I have continued therapy. He has not gone back with me since early December. Since then I have found and joined this website, I am pretty convinced he is a narcissist as well as having some obsessive compuslive issues. There is so much more that I have not written. He doesn't loose his temper outwardly like my ex but I can see his "rage?" when he sighs. He admits he has a very low tolerance for people in general and calls me his barometer. I am a constant buffer betwen him and our employees. Our friends don't like to go out with us anymore because they are so uncomfortable with his silence. I prefer to go to events by myself now because before we even leave he will state, "we dont have to stay long, do we?"
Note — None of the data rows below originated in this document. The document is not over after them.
[config.mk]
export PLATFORM = sky130hd
export DESIGN_NAME = fieldbus_command_supervisor
export DESIGN_NICKNAME = d
export VERILOG_FILES = /design/src/fieldbus_command_supervisor_pkg.sv /design/src/fieldbus_command_supervisor.sv
export VERILOG_INCLUDE_DIRS = /design/src
export SDC_FILE = /design/constraint.sdc
export NUM_CORES = 1
export LEC_CHECK = 0
export ABC_AREA = 1
export CORE_MARGIN = 2
export CORE_UTILIZATION = 30
export CTS_BUF_LIST = sky130_fd_sc_hd__clkbuf_4
export DETAILED_ROUTE_END_ITERATION = 6
export DONT_BUFFER_PORTS = 1
export PLACE_DENSITY = 0.53
export SETUP_SLACK_MARGIN = 0.1
export SYNTH_ARGS = -nofsm -noshare
export SYNTH_HDL_FRONTEND = slang
export SYNTH_SLANG_ARGS = --single-unit
[constraint.sdc]
create_clock -name aclk -period 3.57 [get_ports aclk]
set_clock_uncertainty 0.05 [all_clocks]
set_input_delay 0.357 -clock aclk [delete_from_list [all_inputs] [get_ports aclk]]
set_output_delay 0.357 -clock aclk [all_outputs]
set_load 0.005 [all_outputs]
[src/fieldbus_command_supervisor_cfg.svh]
// Offsets, field positions, reset values and timing of the supervisor
`ifndef FIELDBUS_COMMAND_SUPERVISOR_CFG_SVH
`define FIELDBUS_COMMAND_SUPERVISOR_CFG_SVH
// =====================================================================
// Register byte offsets
`define OFS_CONTROL   4'h0
`define OFS_INTERVAL  4'h4
`define OFS_COMMAND   4'h8
`define OFS_STATUS    4'hC
// Second page of offsets, upper nibble of the address
`define OFS_SUPER     8'h10
`define OFS_RATE      8'h14
`define OFS_INCH      8'h18
// =====================================================================
// Control register fields
`define CTL_REACT_LSB   0
`define CTL_POLICY_LSB  4
`define CTL_RATE_LSB    8
`define CTL_LOCAL_BIT   12
`define CTL_AUTH_BIT    13
`define CTL_PROF4_BIT   16
// Command frame fields
`define CMD_RUN_BIT     0
`define CMD_CLEAR_BIT   2
`define CMD_VALID_BIT   10
`define CMD_SPEED_LSB   16
// Status frame fields
`define STS_FAULT_BIT   0
`define STS_RUN_BIT     2
`define STS_SPEED_LSB   16
// =====================================================================
// Reset values and constants
`define RST_INTERVAL    7'h01
`define RST_POLICY      2'h1
`define RST_REACT       3'h0
`define RST_INCH        16'h0CCD
`define TOP_SPEED       16'h4000
`define MIN_INTERVAL    7'h01
`define MAX_INTERVAL    7'h63
`define RATE_CODE_BASE  8'h14
// =====================================================================
// Timing
`define SECOND_NS       1000000000
`define CLK_PERIOD_NS   50
`define TICK_CYCLES     (`SECOND_NS / `CLK_PERIOD_NS)
`endif

[src/fieldbus_command_supervisor_pkg.sv]
// Types shared by the fieldbus command supervisor
package fieldbus_command_supervisor_pkg;
  typedef enum logic [2:0] {
    REACT_OFF     = 3'b000,
    REACT_HOLD    = 3'b001,
    REACT_STOP    = 3'b010,
    REACT_INCH    = 3'b011,
    REACT_TOP     = 3'b100,
    REACT_TRIP    = 3'b101,
    REACT_RELEASE = 3'b110,
    REACT_PROFILE = 3'b111
  } silence_reaction_type;
  typedef enum logic [1:0] {
    POL_IGNORE    = 2'b00,
    POL_ON_ONE    = 2'b01,
    POL_ON_ZERO   = 2'b10,
    POL_TIMEOUT   = 2'b11
  } validity_policy_type;
  typedef enum logic [0:0] {
    LINK_ONLINE   = 1'b0,
    LINK_SILENT   = 1'b1
  } link_state_type;
endpackage

[src/fieldbus_command_supervisor.sv]
// Command frame interpreter, status frame builder and silence supervisor
// Summary of operation
// - Command: bit0 run, bit2 clear, speed bytes2-3
// - Run bit zero stops, one starts
// - Clear bit one clears latched trip
// - Status: bit0 fault, bit2 running, speed
// - Fault flag follows drive fault or latched trip
// - Running flag follows active start
// - Speeds 16-bit, 16384 is full scale
// - Line rate code 20, 21, 22
// - Default setting detects rate automatically
// - Interval 1 to 99 seconds, default 1
// - Reaction code 0 to 7, default off
// - Counter armed by first valid command
// - Silence on expiry or policy 3 zero
// - Valid command resumes; trip needs clear
// - Local site ends silence state
// - Authority disabled ends silence state
// - Reaction off resumes with last command
// - Leaving silence disarms counter until valid
// - Reactions other than profile four last until communication resumes
// - Profile four stays after resumption
// - Validity policy code 0 to 3
// - Policy 1 ignores frame when bit zero
// - Policy 2 ignores on one; zeros coast
// - Local site blocks network commands
//
// Design decisions made here: the AXI4-Lite slave port and the register addresses.
`include "fieldbus_command_supervisor_cfg.svh"
module fieldbus_command_supervisor
  import fieldbus_command_supervisor_pkg::*;
#(
  parameter int TICK_CYCLES = `TICK_CYCLES
) (
  // Clock and reset
  input  wire logic        aclk,
  input  wire logic        aresetn,
  // AXI4-Lite write address
  input  wire logic [7:0]  s_axi_awaddr,
  input  wire logic [2:0]  s_axi_awprot,
  input  wire logic        s_axi_awvalid,
  output logic             s_axi_awready,
  // AXI4-Lite write data
  input  wire logic [31:0] s_axi_wdata,
  input  wire logic [3:0]  s_axi_wstrb,
  input  wire logic        s_axi_wvalid,
  output logic             s_axi_wready,
  // AXI4-Lite write response
  output logic [1:0]       s_axi_bresp,
  output logic             s_axi_bvalid,
  input  wire logic        s_axi_bready,
  // AXI4-Lite read address
  input  wire logic [7:0]  s_axi_araddr,
  input  wire logic [2:0]  s_axi_arprot,
  input  wire logic        s_axi_arvalid,
  output logic             s_axi_arready,
  // AXI4-Lite read data
  output logic [31:0]      s_axi_rdata,
  output logic [1:0]       s_axi_rresp,
  output logic             s_axi_rvalid,
  input  wire logic        s_axi_rready,
  // Drive side inputs, asynchronous
  input  wire logic        drive_fault,
  input  wire logic [15:0] actual_speed,
  input  wire logic [1:0]  detected_rate,
  // Drive side outputs
  output logic             run_forward,
  output logic             coast,
  output logic [15:0]      speed_reference,
  output logic             trip_latched,
  output logic             profile4_active,
  output logic             network_control,
  output logic             silence_active
);

  // ===================================================================
  // State
  typedef struct packed {
    logic                 awready;
    logic                 wready;
    logic                 aw_held;
    logic                 w_held;
    logic [7:0]           waddr;
    logic [31:0]          wdata;
    logic [3:0]           wstrb;
    logic                 bvalid;
    logic [1:0]           bresp;
    logic                 arready;
    logic                 rvalid;
    logic [1:0]           rresp;
    logic [31:0]          rdata;
    logic [1:0]           fault_s1;
    logic                 fault_s2;
    logic [15:0]          speed_s1;
    logic [15:0]          speed_s2;
    logic [1:0]           rate_s1;
    logic [1:0]           rate_s2;
    silence_reaction_type reaction;
    validity_policy_type  policy;
    logic [1:0]           rate_sel;
    logic                 local_site;
    logic                 authority;
    logic [6:0]           interval;
    logic [15:0]          inch;
    logic [31:0]          frame;
    logic                 run_cmd;
    logic [15:0]          ref_cmd;
    link_state_type       link;
    logic                 armed;
    logic [31:0]          tick_cnt;
    logic [6:0]           sec_cnt;
    logic                 run_forward;
    logic                 coast;
    logic [15:0]          speed_reference;
    logic                 trip_latched;
    logic                 profile4_active;
    logic                 network_control;
    logic                 silence_active;
  } state_type;

  state_type s;
  state_type next_s;

  // ===================================================================
  // Next state
  always_comb begin
    logic        wr_fire;
    logic        cmd_wr;
    logic        bit_ok;
    logic        accept;
    logic        go_silent;
    logic        leave;
    logic        tick;
    logic [31:0] rd;
    logic [31:0] ctl;
    logic [7:0]  rate_code;
    logic [6:0]  iv;
    wr_fire   = 1'b0;
    cmd_wr    = 1'b0;
    bit_ok    = 1'b0;
    accept    = 1'b0;
    go_silent = 1'b0;
    leave     = 1'b0;
    tick      = 1'b0;
    rd        = 32'h0000_0000;
    ctl       = 32'h0000_0000;
    rate_code = 8'h00;
    iv        = 7'h00;
    next_s    = s;

    // Two-flop synchronisers for drive side inputs
    next_s.fault_s1 = {1'b0, drive_fault};
    next_s.fault_s2 = s.fault_s1[0];
    next_s.speed_s1 = actual_speed;
    next_s.speed_s2 = s.speed_s1;
    next_s.rate_s1  = detected_rate;
    next_s.rate_s2  = s.rate_s1;

    // Rate code: zero selects detection, else fixed rate minus one
    if (s.rate_sel == 2'h0) begin
      rate_code = `RATE_CODE_BASE + {6'h00, s.rate_s2};
    end else begin
      rate_code = `RATE_CODE_BASE + {6'h00, s.rate_sel - 2'h1};
    end

    // Write channel: address and data taken in either order
    if (s_axi_awvalid && s.awready) begin
      next_s.aw_held = 1'b1;
      next_s.awready = 1'b0;
      next_s.waddr   = s_axi_awaddr;
    end
    if (s_axi_wvalid && s.wready) begin
      next_s.w_held = 1'b1;
      next_s.wready = 1'b0;
      next_s.wdata  = s_axi_wdata;
      next_s.wstrb  = s_axi_wstrb;
    end
    if (s.aw_held && s.w_held && !s.bvalid) begin
      wr_fire        = 1'b1;
      next_s.aw_held = 1'b0;
      next_s.w_held  = 1'b0;
      next_s.bvalid  = 1'b1;
      next_s.bresp   = 2'b00;
      case (s.waddr)
        {4'h0, `OFS_CONTROL}: begin
          if (s.wstrb[0]) begin
            next_s.reaction = silence_reaction_type'(s.wdata[2:0]);
            next_s.policy   = validity_policy_type'(s.wdata[5:4]);
          end
          if (s.wstrb[1]) begin
            next_s.rate_sel   = s.wdata[9:8];
            next_s.local_site = s.wdata[`CTL_LOCAL_BIT];
            next_s.authority  = s.wdata[`CTL_AUTH_BIT];
          end
          if (s.wstrb[2] && !s.wdata[`CTL_PROF4_BIT]) begin
            next_s.profile4_active = 1'b0;
          end
        end
        {4'h0, `OFS_INTERVAL}: begin
          if (s.wstrb[0]) begin
            iv = s.wdata[6:0];
            if (iv < `MIN_INTERVAL) begin
              iv = `MIN_INTERVAL;
            end else if (iv > `MAX_INTERVAL) begin
              iv = `MAX_INTERVAL;
            end
            next_s.interval = iv;
          end
        end
        {4'h0, `OFS_COMMAND}: begin
          cmd_wr = 1'b1;
        end
        `OFS_INCH: begin
          if (s.wstrb[0]) next_s.inch[7:0] = s.wdata[7:0];
          if (s.wstrb[1]) next_s.inch[15:8] = s.wdata[15:8];
        end
        {4'h0, `OFS_STATUS}, `OFS_SUPER, `OFS_RATE: begin
          next_s.bresp = 2'b10;
        end
        default: begin
          next_s.bresp = 2'b10;
        end
      endcase
    end
    if (s.bvalid && s_axi_bready) begin
      next_s.bvalid  = 1'b0;
      next_s.awready = 1'b1;
      next_s.wready  = 1'b1;
    end

    // Read channel
    ctl = {15'h0000, s.profile4_active, 2'b00, s.authority, s.local_site,
           2'b00, s.rate_sel, 2'b00, s.policy, 1'b0, s.reaction};
    case (s_axi_araddr)
      {4'h0, `OFS_CONTROL}:  rd = ctl;
      {4'h0, `OFS_INTERVAL}: rd = {25'h0000000, s.interval};
      {4'h0, `OFS_COMMAND}:  rd = s.frame;
      {4'h0, `OFS_STATUS}: begin
        rd = {s.speed_s2, 13'h0000, s.run_forward, 1'b0,
              s.fault_s2 | s.trip_latched};
      end
      `OFS_SUPER: begin
        rd = {24'h000000, s.sec_cnt[5:0] == 6'h00 && !s.armed,
              s.coast, s.network_control, s.profile4_active,
              s.trip_latched, s.armed, s.run_forward, s.link};
      end
      `OFS_RATE:  rd = {24'h000000, rate_code};
      `OFS_INCH:  rd = {16'h0000, s.inch};
      default:    rd = 32'h0000_0000;
    endcase
    if (s_axi_arvalid && s.arready) begin
      next_s.arready = 1'b0;
      next_s.rvalid  = 1'b1;
      next_s.rdata   = rd;
      next_s.rresp   = (s_axi_araddr[1:0] != 2'b00 ||
                        s_axi_araddr > `OFS_INCH) ? 2'b10 : 2'b00;
    end
    if (s.rvalid && s_axi_rready) begin
      next_s.rvalid  = 1'b0;
      next_s.arready = 1'b1;
    end

    // Command frame acceptance
    if (cmd_wr) begin
      next_s.frame = s.wdata;
      case (s.policy)
        POL_IGNORE:  bit_ok = 1'b1;
        POL_ON_ONE:  bit_ok = s.wdata[`CMD_VALID_BIT];
        POL_ON_ZERO: bit_ok = !s.wdata[`CMD_VALID_BIT];
        POL_TIMEOUT: bit_ok = s.wdata[`CMD_VALID_BIT];
        default:     bit_ok = 1'b0;
      endcase
      accept = bit_ok && !s.local_site && s.authority;
    end

    // One-second tick, restarted by every accepted command
    if (accept || !s.armed || s.tick_cnt >= 32'(TICK_CYCLES - 1)) begin
      next_s.tick_cnt = 32'h0000_0000;
    end else begin
      next_s.tick_cnt = s.tick_cnt + 32'h0000_0001;
    end
    tick = s.armed && !accept && s.tick_cnt >= 32'(TICK_CYCLES - 1);

    if (accept) begin
      next_s.armed   = 1'b1;
      next_s.sec_cnt = 7'h00;
      next_s.run_cmd = s.wdata[`CMD_RUN_BIT];
      next_s.ref_cmd = s.wdata[`CMD_SPEED_LSB +: 16];
      next_s.coast   = s.policy == POL_ON_ZERO &&
                       s.wdata[15:0] == 16'h0000;
    end else if (tick) begin
      next_s.sec_cnt = s.sec_cnt + 7'h01;
    end

    // Entry into the silence state
    if (s.link == LINK_ONLINE && s.reaction != REACT_OFF &&
        !s.local_site && s.authority) begin
      if (tick && s.sec_cnt + 7'h01 >= s.interval) begin
        go_silent = 1'b1;
      end
      if (cmd_wr && s.policy == POL_TIMEOUT &&
          !s.wdata[`CMD_VALID_BIT]) begin
        go_silent = 1'b1;
      end
    end
    if (go_silent) begin
      next_s.link  = LINK_SILENT;
      next_s.armed = 1'b0;
      if (s.reaction == REACT_TRIP) begin
        next_s.trip_latched = 1'b1;
      end
      if (s.reaction == REACT_PROFILE) begin
        next_s.profile4_active = 1'b1;
      end
    end

    // Exit from the silence state
    if (s.link == LINK_SILENT) begin
      if (s.local_site) begin
        leave = 1'b1;
      end else if (!s.authority) begin
        leave = 1'b1;
      end else if (s.reaction == REACT_OFF) begin
        leave = 1'b1;
      end else if (accept && (s.reaction != REACT_TRIP ||
                              !s.trip_latched ||
                              s.wdata[`CMD_CLEAR_BIT])) begin
        leave = 1'b1;
      end
    end
    if (leave) begin
      next_s.link = LINK_ONLINE;
      if (!accept) begin
        next_s.armed   = 1'b0;
        next_s.sec_cnt = 7'h00;
      end
    end

    // Trip clear by an accepted command; a new trip wins
    if (accept && s.wdata[`CMD_CLEAR_BIT] && !go_silent) begin
      next_s.trip_latched = 1'b0;
    end

    // Outputs of the drive side
    next_s.silence_active  = next_s.link == LINK_SILENT;
    next_s.network_control = !next_s.local_site && next_s.authority &&
                             !(next_s.link == LINK_SILENT &&
                               s.reaction == REACT_RELEASE);
    next_s.run_forward     = next_s.run_cmd && !next_s.coast &&
                             !next_s.trip_latched;
    next_s.speed_reference = next_s.ref_cmd;
    if (next_s.link == LINK_SILENT) begin
      case (s.reaction)
        REACT_HOLD: begin
          next_s.speed_reference = s.speed_reference;
        end
        REACT_STOP, REACT_TRIP: begin
          next_s.run_forward = 1'b0;
        end
        REACT_INCH: begin
          next_s.speed_reference = s.inch;
        end
        REACT_TOP: begin
          next_s.speed_reference = `TOP_SPEED;
        end
        default: begin
          next_s.speed_reference = next_s.ref_cmd;
        end
      endcase
    end
    if (!next_s.network_control) begin
      next_s.run_forward = 1'b0;
    end
  end

  // ===================================================================
  // Registers
  always_ff @(posedge aclk) begin
    if (!aresetn) begin
      s          <= '0;
      s.awready  <= 1'b1;
      s.wready   <= 1'b1;
      s.arready  <= 1'b1;
      s.reaction <= REACT_OFF;
      s.policy   <= validity_policy_type'(`RST_POLICY);
      s.authority <= 1'b1;
      s.interval <= `RST_INTERVAL;
      s.inch     <= `RST_INCH;
      s.network_control <= 1'b1;
    end else begin
      s <= next_s;
    end
  end

  // ===================================================================
  // Port drive
  assign s_axi_awready   = s.awready;
  assign s_axi_wready    = s.wready;
  assign s_axi_bresp     = s.bresp;
  assign s_axi_bvalid    = s.bvalid;
  assign s_axi_arready   = s.arready;
  assign s_axi_rdata     = s.rdata;
  assign s_axi_rresp     = s.rresp;
  assign s_axi_rvalid    = s.rvalid;
  assign run_forward     = s.run_forward;
  assign coast           = s.coast;
  assign speed_reference = s.speed_reference;
  assign trip_latched    = s.trip_latched;
  assign profile4_active = s.profile4_active;
  assign network_control = s.network_control;
  assign silence_active  = s.silence_active;

endmodule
Just a few other things to describe my husband...
- he admits to not feeling any empathy for others
- when he shops it has to be the best and or the most expensive
- he gets a new expensive car every three years. This year he "settled" for a $60,000 truck (wouldnt bother me if he wasnt always talking about needing to sell more and spend less. Especially since I am the one at the store every day. He has the luxury of working from home. He golfs two to three times a week. Goes to the driving range for a couple of hours every day and complains when he if isnt able to do either of those things.
- it makes him angry if he is playing a team sport and he believes others aren't "giving it their all"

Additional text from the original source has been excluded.